Riccardo Troiani ha detto...

purtroppo conta sempre e solo il risultato, soprattutto nel calcio businessato di oggi (passami il termine). :)
buona giornata...

Anonimo ha detto...

Ecco xkè poi squadre come il Manchester United restano sempre grandi! Fergusson non ha pressioni psocologike in nessuna competizione premier o champion's che sia.ciao

Matrix ha detto...

Ogni allenatore ha un progetto e si deve dare il tempo per realizzarlo.
In Italia basta perdere un paio di partite per essere messo in discussione.
Penso a Zenga per esempio, licenziato con troppa facilità o a Gregucci silurato dopo 4 giornate appena.

Unknown ha detto...

Ferguson è stato anche ad un passo dall'esonero, quando anni fa il Manchester era allo sbando..certo è che lì c'è una mentalità molto più "manageriale", e cacciare un allenatore è qualcosa che tendono ad evitare accuratamente.

In Italia c'è questa tendenza, amplificata maggiormente quest'anno dal grande numero di squadre che andavano cercando un rinnovamento puntando su nuovi tecnici, che non hanno poi avuto il conforto dei risultati. Nessuno vuole buttare un anno, e alla fine pensando a Mazzarri e Rossi come dare torto a chi li ha presi cacciando i vecchi tecnici?

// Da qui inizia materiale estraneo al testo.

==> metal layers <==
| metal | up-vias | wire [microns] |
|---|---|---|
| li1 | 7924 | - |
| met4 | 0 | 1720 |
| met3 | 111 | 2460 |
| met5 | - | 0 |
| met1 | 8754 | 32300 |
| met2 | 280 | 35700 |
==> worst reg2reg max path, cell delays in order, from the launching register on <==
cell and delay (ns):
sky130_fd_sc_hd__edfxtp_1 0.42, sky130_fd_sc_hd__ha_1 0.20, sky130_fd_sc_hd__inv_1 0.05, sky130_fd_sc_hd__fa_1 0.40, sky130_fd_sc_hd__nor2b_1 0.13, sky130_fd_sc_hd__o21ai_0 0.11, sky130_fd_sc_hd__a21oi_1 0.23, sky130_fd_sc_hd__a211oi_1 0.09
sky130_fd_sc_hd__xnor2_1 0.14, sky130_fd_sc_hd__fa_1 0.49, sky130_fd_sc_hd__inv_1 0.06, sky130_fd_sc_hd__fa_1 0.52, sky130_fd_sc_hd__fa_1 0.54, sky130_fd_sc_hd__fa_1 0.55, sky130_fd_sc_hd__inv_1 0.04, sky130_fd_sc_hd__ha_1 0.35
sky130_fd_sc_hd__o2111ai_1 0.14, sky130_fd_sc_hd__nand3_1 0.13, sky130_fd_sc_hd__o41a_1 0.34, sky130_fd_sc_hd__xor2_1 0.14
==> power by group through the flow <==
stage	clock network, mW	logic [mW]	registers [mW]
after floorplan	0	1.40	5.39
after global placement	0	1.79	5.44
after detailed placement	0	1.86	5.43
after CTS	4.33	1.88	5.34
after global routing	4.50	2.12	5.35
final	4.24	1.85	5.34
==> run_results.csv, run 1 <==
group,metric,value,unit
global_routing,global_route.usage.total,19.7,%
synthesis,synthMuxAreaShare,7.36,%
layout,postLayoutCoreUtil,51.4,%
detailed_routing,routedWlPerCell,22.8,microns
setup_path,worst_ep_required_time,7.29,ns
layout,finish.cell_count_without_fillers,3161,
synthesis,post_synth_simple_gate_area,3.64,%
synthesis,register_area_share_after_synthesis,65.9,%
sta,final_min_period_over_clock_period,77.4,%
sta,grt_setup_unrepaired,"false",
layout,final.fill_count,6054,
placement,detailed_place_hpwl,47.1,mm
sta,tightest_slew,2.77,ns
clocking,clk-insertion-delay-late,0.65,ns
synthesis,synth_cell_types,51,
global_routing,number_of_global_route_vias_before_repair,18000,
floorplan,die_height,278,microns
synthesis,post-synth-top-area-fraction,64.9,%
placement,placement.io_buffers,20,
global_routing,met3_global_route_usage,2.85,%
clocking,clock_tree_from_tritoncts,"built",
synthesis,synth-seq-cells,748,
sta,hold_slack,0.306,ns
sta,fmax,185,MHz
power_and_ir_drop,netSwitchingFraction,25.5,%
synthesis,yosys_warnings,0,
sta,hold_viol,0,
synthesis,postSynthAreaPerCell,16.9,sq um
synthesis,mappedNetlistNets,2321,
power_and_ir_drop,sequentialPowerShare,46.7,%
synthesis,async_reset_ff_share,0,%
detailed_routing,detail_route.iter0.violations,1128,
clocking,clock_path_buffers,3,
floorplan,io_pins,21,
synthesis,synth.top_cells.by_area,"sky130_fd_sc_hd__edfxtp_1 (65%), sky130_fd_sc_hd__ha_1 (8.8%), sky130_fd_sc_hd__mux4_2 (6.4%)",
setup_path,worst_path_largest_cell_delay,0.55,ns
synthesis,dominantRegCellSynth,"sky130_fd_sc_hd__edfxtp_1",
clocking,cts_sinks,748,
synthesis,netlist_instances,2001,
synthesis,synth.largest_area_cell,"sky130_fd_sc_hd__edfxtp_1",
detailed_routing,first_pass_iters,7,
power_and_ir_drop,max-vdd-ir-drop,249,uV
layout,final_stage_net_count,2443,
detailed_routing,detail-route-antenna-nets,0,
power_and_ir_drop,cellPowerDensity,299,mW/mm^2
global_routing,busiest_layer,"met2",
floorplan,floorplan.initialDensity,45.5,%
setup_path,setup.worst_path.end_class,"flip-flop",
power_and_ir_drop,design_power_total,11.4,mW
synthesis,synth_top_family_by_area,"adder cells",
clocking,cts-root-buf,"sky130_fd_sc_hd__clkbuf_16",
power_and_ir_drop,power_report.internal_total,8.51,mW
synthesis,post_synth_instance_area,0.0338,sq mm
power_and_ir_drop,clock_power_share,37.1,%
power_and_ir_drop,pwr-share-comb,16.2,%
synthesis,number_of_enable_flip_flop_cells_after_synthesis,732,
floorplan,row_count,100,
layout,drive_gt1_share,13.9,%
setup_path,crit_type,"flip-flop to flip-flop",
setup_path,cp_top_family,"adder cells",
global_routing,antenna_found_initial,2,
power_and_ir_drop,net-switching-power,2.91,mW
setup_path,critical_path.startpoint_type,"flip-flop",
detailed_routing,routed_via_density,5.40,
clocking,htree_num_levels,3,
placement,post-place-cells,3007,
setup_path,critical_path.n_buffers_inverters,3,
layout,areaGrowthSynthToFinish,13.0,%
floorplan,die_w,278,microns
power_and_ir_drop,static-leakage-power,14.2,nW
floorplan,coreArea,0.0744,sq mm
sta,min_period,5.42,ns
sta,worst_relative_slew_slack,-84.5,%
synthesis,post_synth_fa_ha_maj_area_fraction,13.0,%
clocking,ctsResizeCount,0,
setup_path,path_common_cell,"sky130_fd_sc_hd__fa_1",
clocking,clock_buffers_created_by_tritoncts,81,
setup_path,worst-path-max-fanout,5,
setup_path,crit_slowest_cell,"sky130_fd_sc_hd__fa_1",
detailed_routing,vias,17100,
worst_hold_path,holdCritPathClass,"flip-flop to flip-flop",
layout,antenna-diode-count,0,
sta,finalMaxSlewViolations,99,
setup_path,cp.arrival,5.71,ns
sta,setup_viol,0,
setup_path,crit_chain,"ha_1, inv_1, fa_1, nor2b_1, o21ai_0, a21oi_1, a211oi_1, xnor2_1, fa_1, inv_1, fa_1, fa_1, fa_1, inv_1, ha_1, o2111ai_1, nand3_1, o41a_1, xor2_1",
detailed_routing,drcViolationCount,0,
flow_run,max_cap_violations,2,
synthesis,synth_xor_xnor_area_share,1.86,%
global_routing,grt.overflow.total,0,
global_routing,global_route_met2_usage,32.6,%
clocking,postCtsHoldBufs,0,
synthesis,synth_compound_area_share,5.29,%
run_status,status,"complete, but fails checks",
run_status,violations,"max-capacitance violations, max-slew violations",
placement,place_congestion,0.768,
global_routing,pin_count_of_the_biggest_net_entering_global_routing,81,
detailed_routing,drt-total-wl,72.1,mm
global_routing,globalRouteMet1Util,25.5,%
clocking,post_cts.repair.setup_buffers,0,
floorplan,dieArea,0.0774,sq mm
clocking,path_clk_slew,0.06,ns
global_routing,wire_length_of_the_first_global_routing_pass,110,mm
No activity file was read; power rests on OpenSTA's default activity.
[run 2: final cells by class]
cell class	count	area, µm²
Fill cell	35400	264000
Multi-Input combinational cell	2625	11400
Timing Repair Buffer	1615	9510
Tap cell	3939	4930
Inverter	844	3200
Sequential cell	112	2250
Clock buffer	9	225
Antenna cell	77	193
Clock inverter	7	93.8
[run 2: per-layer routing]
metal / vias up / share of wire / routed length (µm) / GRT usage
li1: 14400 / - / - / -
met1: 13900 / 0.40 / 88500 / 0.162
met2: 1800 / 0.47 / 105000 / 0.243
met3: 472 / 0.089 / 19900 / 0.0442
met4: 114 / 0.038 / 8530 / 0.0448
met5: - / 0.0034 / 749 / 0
--- config.mk ---
export PLATFORM = sky130hd
export DESIGN_NAME = pixel_output
export DESIGN_NICKNAME = d
export VERILOG_FILES = /design/src/verilog/vga_pkg.sv /design/src/verilog/pixel_output.sv
export VERILOG_INCLUDE_DIRS = /design/src /design/src/verilog
export SDC_FILE = /design/constraint.sdc
export NUM_CORES = 1
export LEC_CHECK = 0
export BUFFER_PORTS_ARGS = -buffer_cell sky130_fd_sc_hd__buf_2
export CAP_MARGIN = 20
export CORE_AREA = 5 5 42 44
export CTS_CLUSTER_DIAMETER = 40
export DETAILED_ROUTE_END_ITERATION = 12
export DIE_AREA = 0 0 47 49
export HOLD_SLACK_MARGIN = 0.15
export PLACE_DENSITY = 0.7
export SLEW_MARGIN = 5
export SYNTH_ARGS = -nofsm -noshare
export SYNTH_HDL_FRONTEND = slang
export SYNTH_SLANG_ARGS = --single-unit
--- constraint.sdc ---
create_clock -name clk -period 0.93 [get_ports clk]
set_clock_uncertainty 0.1 [all_clocks]
set_input_delay 0.0465 -clock clk [delete_from_list [all_inputs] [get_ports clk]]
set_output_delay 0.0465 -clock clk [all_outputs]
set_load 0.005 [all_outputs]
--- src/verilog/fb_params.svh ---
`ifndef FB_PARAMS_SVH
`define FB_PARAMS_SVH

// ==========================================================================
// Framebuffer geometry
// ==========================================================================
`define FB_WIDTH     320
`define FB_HEIGHT    240
`define FB_DEPTH     76800
`define FB_ADDR_W    17
`define SCALE        2

// Clocks per pixel tick
`define PIX_DIV      2

// ==========================================================================
// 640x480 raster in an 800x525 frame, counted in ticks and lines
// ==========================================================================
`define H_TOTAL      800
`define H_SYNC       96
`define H_ACT_START  144
`define H_ACT        640
`define V_TOTAL      525
`define V_SYNC       2
`define V_ACT_START  35
`define V_ACT        480

// Data widths
`define BYTE_W       8
`define COLOR_W      6
`define VGA_W        4

`endif
--- src/verilog/vga_pkg.sv ---
package vga_pkg;

    // Raster phase, shared by the horizontal and vertical counters
    typedef enum logic [1:0] {
        phase_sync        = 2'd0,
        phase_back_porch  = 2'd1,
        phase_active      = 2'd2,
        phase_front_porch = 2'd3
    } scan_phase_e;

    // Current scan position and flags, valid for one tick
    typedef struct packed {
        logic [8:0] fb_x;
        logic [7:0] fb_y;
        logic       h_sync;
        logic       v_sync;
        logic       active;
        logic       frame_start;
        logic       tick;
    } scan_pos_t;

    typedef struct packed {
        logic [3:0] r;
        logic [3:0] g;
        logic [3:0] b;
    } rgb_t;

endpackage

--- src/verilog/pixel_output.sv ---
`timescale 1ns/100ps
`include "fb_params.svh"

module pixel_output (
    input  logic                clk,
    input  logic                rst,
    input  vga_pkg::scan_pos_t  pos,
    input  logic [`COLOR_W-1:0] rd_color,
    output vga_pkg::rgb_t       rgb,
    output logic                h_sync,
    output logic                v_sync
);

    // Flags aligned with rd_color
    logic active_d;
    logic h_sync_d;
    logic v_sync_d;

    always_ff @(posedge clk or posedge rst) begin
        if (rst) begin
            active_d <= 1'b0;
            h_sync_d <= 1'b1;
            v_sync_d <= 1'b1;
            rgb      <= '0;
            h_sync   <= 1'b1;
            v_sync   <= 1'b1;
        end else begin
            active_d <= pos.active;
            h_sync_d <= pos.h_sync;
            v_sync_d <= pos.v_sync;
            h_sync   <= h_sync_d;
            v_sync   <= v_sync_d;
            // 2-bit fields into the top of each 4-bit channel
            rgb.r    <= active_d ? {rd_color[5:4], 2'b00} : '0;
            rgb.g    <= active_d ? {rd_color[3:2], 2'b00} : '0;
            rgb.b    <= active_d ? {rd_color[1:0], 2'b00} : '0;
        end
    end

endmodule
$ cat src/verilog/fb_params.svh
`ifndef FB_PARAMS_SVH
`define FB_PARAMS_SVH

// ==========================================================================
// Framebuffer geometry
// ==========================================================================
`define FB_WIDTH     320
`define FB_HEIGHT    240
`define FB_DEPTH     76800
`define FB_ADDR_W    17
`define SCALE        2

// Clocks per pixel tick
`define PIX_DIV      2

// ==========================================================================
// 640x480 raster in an 800x525 frame, counted in ticks and lines
// ==========================================================================
`define H_TOTAL      800
`define H_SYNC       96
`define H_ACT_START  144
`define H_ACT        640
`define V_TOTAL      525
`define V_SYNC       2
`define V_ACT_START  35
`define V_ACT        480

// Data widths
`define BYTE_W       8
`define COLOR_W      6
`define VGA_W        4

`endif
$ cat src/verilog/spi_cmd_pkg.sv
package spi_cmd_pkg;

    // Kind of an incoming SPI byte
    typedef enum logic [1:0] {
        cmd_pixel = 2'd0,
        cmd_align = 2'd1,
        cmd_swap  = 2'd2
    } cmd_kind_e;

    // One framebuffer write, color in RRGGBB form
    typedef struct packed {
        logic        wen;
        logic [16:0] addr;
        logic [5:0]  color;
    } fb_write_t;

endpackage

$ cat src/verilog/command_decoder.sv
`timescale 1ns/100ps
`include "fb_params.svh"

module command_decoder (
    input  logic                  clk,
    input  logic                  rst,
    input  logic                  byte_valid,
    input  logic [`BYTE_W-1:0]    byte_data,
    output spi_cmd_pkg::fb_write_t wr,
    output logic                  swap_req
);

    localparam logic [`FB_ADDR_W-1:0] last_addr = `FB_ADDR_W'(`FB_DEPTH - 1);
    localparam logic [`BYTE_W-1:0]    swap_code = `BYTE_W'(8'h81);

    spi_cmd_pkg::cmd_kind_e kind;
    logic [`FB_ADDR_W-1:0]  addr_cnt;

    // Bit 7 low is a pixel, any unknown control code aligns
    always_comb begin
        if (!byte_data[`BYTE_W-1]) begin
            kind = spi_cmd_pkg::cmd_pixel;
        end else if (byte_data == swap_code) begin
            kind = spi_cmd_pkg::cmd_swap;
        end else begin
            kind = spi_cmd_pkg::cmd_align;
        end
    end

    always_ff @(posedge clk or posedge rst) begin
        if (rst) begin
            wr       <= '0;
            swap_req <= 1'b0;
            addr_cnt <= '0;
        end else begin
            wr.wen   <= 1'b0;
            swap_req <= 1'b0;
            if (byte_valid) begin
                case (kind)
                    spi_cmd_pkg::cmd_pixel: begin
                        wr.wen   <= 1'b1;
                        wr.addr  <= addr_cnt;
                        wr.color <= byte_data[`COLOR_W-1:0];
                        // Wrap at end of frame
                        addr_cnt <= (addr_cnt == last_addr) ? '0 : addr_cnt + 1'b1;
                    end
                    spi_cmd_pkg::cmd_swap: begin
                        swap_req <= 1'b1;
                    end
                    default: begin
                        addr_cnt <= '0;
                    end
                endcase
            end
        end
    end

endmodule

$ cat config.mk
export PLATFORM = sky130hd
export DESIGN_NAME = command_decoder
export DESIGN_NICKNAME = d
export VERILOG_FILES = /design/src/verilog/spi_cmd_pkg.sv /design/src/verilog/command_decoder.sv
export VERILOG_INCLUDE_DIRS = /design/src /design/src/verilog
export SDC_FILE = /design/constraint.sdc
export NUM_CORES = 1
export LEC_CHECK = 0
export BUFFER_PORTS_ARGS = -buffer_cell sky130_fd_sc_hd__buf_2
export CELL_PAD_IN_SITES_DETAIL_PLACEMENT = 0
export CELL_PAD_IN_SITES_GLOBAL_PLACEMENT = 2
export CORE_MARGIN = 1
export CORE_UTILIZATION = 36
export DETAILED_ROUTE_END_ITERATION = 8
export PLACE_DENSITY_LB_ADDON = 0.1
export SKIP_CTS_REPAIR_TIMING = 1
export SLEW_MARGIN = 20
export SYNTH_ARGS = -nofsm -noshare
export SYNTH_HDL_FRONTEND = slang
export SYNTH_SLANG_ARGS = --single-unit
$ cat constraint.sdc
create_clock -name clk -period 3.6 [get_ports clk]
set_input_delay 0.18 -clock clk [delete_from_list [all_inputs] [get_ports clk]]
set_output_delay 0.18 -clock clk [all_outputs]
set_load 0.02 [all_outputs]
==> flow_summary.yaml <==
grt:
  overflow: 0
  grt_pass1_vias: 1678
  antenna_found_initial: 0
  grt_max_degree: 24
  grtUsageTotal_pct: 18.1
  grt_pass1_wl_mm: 8.37
synthesis:
  async_reset_ff_share_pct: 100
  yosys.area.top_type_share_pct: 53.2
  yosysSeqAreaShare_pct: 53.2
  synth_top_area_cell: "dfrtp_1"
  synth.distinct_cells: 38
  synth.cell_area_um2: 1980
  synth_edf_count: 0
  synth_seq_cells: 42
  syn_area_per_cell_um2: 9.07
  ys_warn_count: 0
  syn_inst: 218
  syn-num-nets: 230
  ys.flop_type: "dfrtp_1"
  ys_top_cells_by_area: "dfrtp_1 53%, nand2_1 15%, o21ai_0 2.8%"
placed_design:
  place.gp.congestion: 0.770
  dp_slack_ns: 1.39
  numPortBuffers: 35
  dp_hpwl_mm: 3.17
clock_network:
  clock_sinks: 42
  htree_num_levels: 2
  cts_tree: "built"
  cts-root-buf: "clkbuf_8"
  clockBufferDepth: 2
  worstSkewPairLatency_ns: 0.29
  cts_made_buffers: 5
  clkTransAtPathRegs_ns: 0.08
timing:
  fin_setup_tns_ns: 0
  hold_violations: 0
  layout_min_cycle_time_ns: 2.07
  slew_headroom_pct: 35.2
  finalCritPeriodShare_pct: 57.5
  drv_slew: 0
  skew_ns: 0.00431
  worst_slack_ns: 1.53
  setup_viol: 0
  max_freq_mhz: 483
  rsz0062_at_grt: "no"
  worst_pin_slew_ns: 0.969
critical_path:
  path_delay_family: "simple AND/OR/NAND/NOR gates"
  slowest_stage: "dfrtp_1"
  path_buf_inv: 0
  arrival_ns: 2.25
  slowest_delay_ns: 0.43
  crit_required_ns: 3.78
  endpoint_kind: "flop"
  path_max_fanout: 9
  worstPathCellList: "ha_1 > nand3_1 > nor2_1 > a21o_1 > or3_1 > o21ai_0"
  critPathLaunchType: "flop"
  criticalPathCategory: "flop to flop"
die:
  core_area_um2: 5200
  start_util_pct: 38.0
  top_level_ports: 36
  dieArea_um2: 5790
  rows: 26
  die_y_um: 76.1
  die_x_um: 76.1
detailed_routing:
  drt_iter0_markers: 59
  drtPass1Iterations: 4
  ant_nets: 0
  avgRoutedWirePerCell_um: 14.5
  dr_total_vias: 1587
  finalWirelength_mm: 4.67
  drc: 0
  routed_via_density: 4.94
finish:
  drive_gt1_share_pct: 21.5
  diodes: 0
  syn_to_final_growth_pct: 15.9
  post-route-util_pct: 44.0
  num-nets-final: 262
min_path:
  hold_path.class: "input pin to async pin"
power:
  peakVddDrop_uv: 201
  leakage_uw: 0.00116
  powerDensity_nw_per_um2: 466
job:
  maxCapViolations: 0
run_status:
  outcome: "complete, no violations"
$ cat src/verilog/fb_params.svh
`ifndef FB_PARAMS_SVH
`define FB_PARAMS_SVH

// ==========================================================================
// Framebuffer geometry
// ==========================================================================
`define FB_WIDTH     320
`define FB_HEIGHT    240
`define FB_DEPTH     76800
`define FB_ADDR_W    17
`define SCALE        2

// Clocks per pixel tick
`define PIX_DIV      2

// ==========================================================================
// 640x480 raster in an 800x525 frame, counted in ticks and lines
// ==========================================================================
`define H_TOTAL      800
`define H_SYNC       96
`define H_ACT_START  144
`define H_ACT        640
`define V_TOTAL      525
`define V_SYNC       2
`define V_ACT_START  35
`define V_ACT        480

// Data widths
`define BYTE_W       8
`define COLOR_W      6
`define VGA_W        4

`endif
$ cat src/verilog/vga_pkg.sv
package vga_pkg;

    // Raster phase, shared by the horizontal and vertical counters
    typedef enum logic [1:0] {
        phase_sync        = 2'd0,
        phase_back_porch  = 2'd1,
        phase_active      = 2'd2,
        phase_front_porch = 2'd3
    } scan_phase_e;

    // Current scan position and flags, valid for one tick
    typedef struct packed {
        logic [8:0] fb_x;
        logic [7:0] fb_y;
        logic       h_sync;
        logic       v_sync;
        logic       active;
        logic       frame_start;
        logic       tick;
    } scan_pos_t;

    typedef struct packed {
        logic [3:0] r;
        logic [3:0] g;
        logic [3:0] b;
    } rgb_t;

endpackage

Paga sempre l'allenatore, e sarà sempre così..

Entius ha detto...

E' vero che paga sempre l'allenatore ma è anche vero che non si può giudicare il lavoro dopo poche giornate.
E' un pò come quando esordisce un giovane. Se sbaglia la prima o la seconda partita viene bocciato definitivamente senza possibilità d'appello.
Ricordo spesso (e in qualche altro post l'avrò sicuramnete citato) quando Mandorlini partì malissimo con l'Atalanta. Non venne esonerato e fece un girone di ritorno strepitoso sfiorando pure la salvezza.